The task = Find each line in the records below that contains the word "enum", and copy it out.

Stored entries
`src/rtl/cheb_stim_source.sv`:
```
// AXI-Stream stimulus generator (impulse / step / ramp / square) with full backpressure support.
// Optional m_axis_last output enabled by defining CHEB_SRC_LAST_EN.
module cheb_stim_source #(
    parameter int DATA_WIDTH = 32,
    parameter int LEN_WIDTH  = 16
) (
    input  logic                  axi_clk,
    input  logic                  axi_reset,
    input  logic                  start,
    input  logic                  abort,
    input  logic [1:0]            mode,
    input  logic [LEN_WIDTH-1:0]  frame_len,
    input  logic [DATA_WIDTH-1:0] amplitude,
    input  logic [DATA_WIDTH-1:0] ramp_step,
    input  logic [LEN_WIDTH-1:0]  half_period,
    output logic                  m_axis_valid,
    output logic [DATA_WIDTH-1:0] m_axis_data,
    input  logic                  m_axis_ready,
`ifdef CHEB_SRC_LAST_EN
    output logic                  m_axis_last,
`endif
    output logic                  busy,
    output logic                  done,
    output logic [LEN_WIDTH-1:0]  sample_count
);

    typedef enum logic [1:0] {S_IDLE, S_RUN, S_DONE} state_t;
    state_t state;

    logic [1:0]            mode_q;
    logic [LEN_WIDTH-1:0]  len_q;
    logic [DATA_WIDTH-1:0] amp_q;
    logic [DATA_WIDTH-1:0] step_q;
    logic [LEN_WIDTH-1:0]  hp_q;
    logic [LEN_WIDTH-1:0]  n;
    logic [DATA_WIDTH-1:0] acc;
    logic [LEN_WIDTH-1:0]  sq_cnt;
    logic                  sq_neg;
    logic                  abort_q;
    logic                  last_q;

    logic [LEN_WIDTH:0]    n_next_w;
    logic                  more;
    logic                  next_is_last;
    logic [DATA_WIDTH-1:0] acc_next;
    logic [LEN_WIDTH-1:0]  sq_cnt_next;
    logic                  sq_neg_next;
    logic [DATA_WIDTH-1:0] sample_next;

    assign busy = (state != S_IDLE);

    // Next-sample precomputation so the following beat can be registered on the handshake edge.
    always_comb begin
        n_next_w     = {1'b0, n} + (LEN_WIDTH+1)'(1);
        more         = n_next_w < {1'b0, len_q};
        next_is_last = (n_next_w + (LEN_WIDTH+1)'(1)) == {1'b0, len_q};
        acc_next     = acc + step_q;
        sq_cnt_next  = sq_cnt + LEN_WIDTH'(1);
        sq_neg_next  = sq_neg;
        if (({1'b0, sq_cnt} + (LEN_WIDTH+1)'(1)) == {1'b0, hp_q}) begin
            sq_cnt_next = '0;
            sq_neg_next = ~sq_neg;
        end
        case (mode_q)
            2'd0:    sample_next = '0;
            2'd1:    sample_next = amp_q;
            2'd2:    sample_next = acc_next;
            default: sample_next = sq_neg_next ? ('0 - amp_q) : amp_q;
        endcase
    end

    always_ff @(posedge axi_clk) begin
        if (axi_reset) begin
            state        <= S_IDLE;
            m_axis_valid <= 1'b0;
            m_axis_data  <= '0;
            done         <= 1'b0;
            sample_count <= '0;
            mode_q       <= '0;
            len_q        <= '0;
            amp_q        <= '0;
            step_q       <= '0;
            hp_q         <= '0;
            n            <= '0;
            acc          <= '0;
            sq_cnt       <= '0;
            sq_neg       <= 1'b0;
            abort_q      <= 1'b0;
            last_q       <= 1'b0;
        end else begin
            case (state)
                S_IDLE: begin
                    done <= 1'b0;
                    if (start) begin
                        mode_q       <= mode;
                        len_q        <= frame_len;
                        amp_q        <= amplitude;
                        step_q       <= ramp_step;
                        hp_q         <= (half_period == '0) ? LEN_WIDTH'(1) : half_period;
                        n            <= '0;
                        acc          <= '0;
                        sq_cnt       <= '0;
                        sq_neg       <= 1'b0;
                        abort_q      <= 1'b0;
                        sample_count <= '0;
                        if (frame_len == '0) begin
                            state <= S_DONE;
                            done  <= 1'b1;
                        end else begin
                            state        <= S_RUN;
                            m_axis_valid <= 1'b1;
                            m_axis_data  <= (mode == 2'd2) ? '0 : amplitude;
                            last_q       <= (frame_len == LEN_WIDTH'(1));
                        end
                    end
                end
                S_RUN: begin
                    if (abort) abort_q <= 1'b1;
                    if (m_axis_ready) begin
                        sample_count <= sample_count + LEN_WIDTH'(1);
                        if (more && !abort_q && !abort) begin
                            n           <= n_next_w[LEN_WIDTH-1:0];
                            acc         <= acc_next;
                            sq_cnt      <= sq_cnt_next;
                            sq_neg      <= sq_neg_next;
                            m_axis_data <= sample_next;
                            last_q      <= next_is_last;
                        end else begin
                            m_axis_valid <= 1'b0;
                            last_q       <= 1'b0;
                            state        <= S_DONE;
                            done         <= 1'b1;
                        end
                    end
                end
                default: begin
                    done  <= 1'b0;
                    state <= S_IDLE;
                end
            endcase
        end
    end

`ifdef CHEB_SRC_LAST_EN
    assign m_axis_last = last_q;
`endif

endmodule

```
$ cat src/rtl/mem_arbiter.sv
// Two-requester (instruction/data) arbiter in front of a single bus controller.
// Define ARB_ROUND_ROBIN_EN for round-robin tie-breaking; otherwise data wins ties.
module mem_arbiter (
  input  logic        clk,
  input  logic        nrst,
  input  logic        i_read,
  input  logic [1:0]  i_write,
  input  logic [31:0] i_addr,
  input  logic [31:0] i_store,
  input  logic        i_done,
  output logic        i_ready,
  output logic [31:0] i_load,
  input  logic        d_read,
  input  logic [1:0]  d_write,
  input  logic [31:0] d_addr,
  input  logic [31:0] d_store,
  input  logic        d_done,
  output logic        d_ready,
  output logic [31:0] d_load,
  output logic        m_read,
  output logic [1:0]  m_write,
  output logic [31:0] m_addr,
  output logic [31:0] m_store,
  output logic        m_done,
  input  logic        m_ready,
  input  logic [31:0] m_load,
  output logic [1:0]  gnt
);

  typedef enum logic {IDLE, BUSY} state_t;

  localparam logic [1:0] GNT_NONE = 2'b00;
  localparam logic [1:0] GNT_I    = 2'b01;
  localparam logic [1:0] GNT_D    = 2'b10;

  state_t      state_q, state_d;
  logic [1:0]  gnt_q, gnt_d;
  logic        rd_q, rd_d;
  logic [1:0]  wr_q, wr_d;
  logic [31:0] addr_q, addr_d;
  logic [31:0] store_q, store_d;
  logic        i_pend, d_pend, pick_d, done_sel, busy;
`ifdef ARB_ROUND_ROBIN_EN
  logic        ptr_q, ptr_d;  // 1: instruction side was granted most recently
`endif

  assign i_pend = i_read | (|i_write);
  assign d_pend = d_read | (|d_write);
  assign busy   = (state_q == BUSY);

  always_comb begin
    done_sel = 1'b0;
    if (gnt_q == GNT_I)      done_sel = i_done;
    else if (gnt_q == GNT_D) done_sel = d_done;
  end

  assign m_done  = busy & m_ready & done_sel;
  assign i_ready = busy & m_ready & (gnt_q == GNT_I);
  assign d_ready = busy & m_ready & (gnt_q == GNT_D);
  assign i_load  = m_load;
  assign d_load  = m_load;
  assign m_read  = rd_q;
  assign m_write = wr_q;
  assign m_addr  = addr_q;
  assign m_store = store_q;
  assign gnt     = gnt_q;

`ifdef ARB_ROUND_ROBIN_EN
  assign pick_d = (i_pend & d_pend) ? ptr_q : d_pend;
`else
  assign pick_d = d_pend;
`endif

  always_comb begin
    state_d = state_q;
    gnt_d   = gnt_q;
    rd_d    = rd_q;
    wr_d    = wr_q;
    addr_d  = addr_q;
    store_d = store_q;
`ifdef ARB_ROUND_ROBIN_EN
    ptr_d   = ptr_q;
`endif
    case (state_q)
      IDLE: begin
        if (i_pend | d_pend) begin
          state_d = BUSY;
          gnt_d   = pick_d ? GNT_D : GNT_I;
          rd_d    = pick_d ? d_read : i_read;
          // A simultaneous read and write is treated as a plain read.
          wr_d    = rd_d ? 2'b00 : (pick_d ? d_write : i_write);
          addr_d  = pick_d ? d_addr : i_addr;
          store_d = pick_d ? d_store : i_store;
`ifdef ARB_ROUND_ROBIN_EN
          ptr_d   = ~pick_d;
`endif
        end
      end
      BUSY: begin
        // Returning to IDLE for a cycle lets the controller drop its result.
        if (m_done) begin
          state_d = IDLE;
          gnt_d   = GNT_NONE;
          rd_d    = 1'b0;
          wr_d    = 2'b00;
        end
      end
      default: state_d = IDLE;
    endcase
  end

  always_ff @(posedge clk) begin
    if (!nrst) begin
      state_q <= IDLE;
      gnt_q   <= GNT_NONE;
      rd_q    <= 1'b0;
      wr_q    <= 2'b00;
      addr_q  <= 32'd0;
      store_q <= 32'd0;
`ifdef ARB_ROUND_ROBIN_EN
      ptr_q   <= 1'b1;
`endif
    end else begin
      state_q <= state_d;
      gnt_q   <= gnt_d;
      rd_q    <= rd_d;
      wr_q    <= wr_d;
      addr_q  <= addr_d;
      store_q <= store_d;
`ifdef ARB_ROUND_ROBIN_EN
      ptr_q   <= ptr_d;
`endif
    end
  end

endmodule

$ cat config.mk
export PLATFORM = sky130hd
export DESIGN_NAME = mem_arbiter
export DESIGN_NICKNAME = d
export VERILOG_FILES = /design/src/rtl/mem_arbiter.sv
export SDC_FILE = /design/constraint.sdc
export NUM_CORES = 1
export LEC_CHECK = 0
export ABC_AREA = 1
export ABC_CLOCK_PERIOD_IN_PS = 1800
export CORE_AREA = 2 2 118 120
export CTS_CLUSTER_DIAMETER = 40
export DETAILED_ROUTE_END_ITERATION = 8
export DIE_AREA = 0 0 120 122
export PLACE_DENSITY = 0.74
export SETUP_SLACK_MARGIN = 0.02
export SLEW_MARGIN = 20
export SYNTH_ARGS = -nofsm -noshare
export SYNTH_HDL_FRONTEND = slang
export SYNTH_SLANG_ARGS = --single-unit
$ cat constraint.sdc
create_clock -name clk -period 1.8 [get_ports clk]
set_input_delay 0.54 -clock clk [delete_from_list [all_inputs] [get_ports clk]]
set_output_delay 0.54 -clock clk [all_outputs]
set_load 0.01 [all_outputs]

Task solution =
    typedef enum logic [1:0] {S_IDLE, S_RUN, S_DONE} state_t;
  typedef enum logic {IDLE, BUSY} state_t;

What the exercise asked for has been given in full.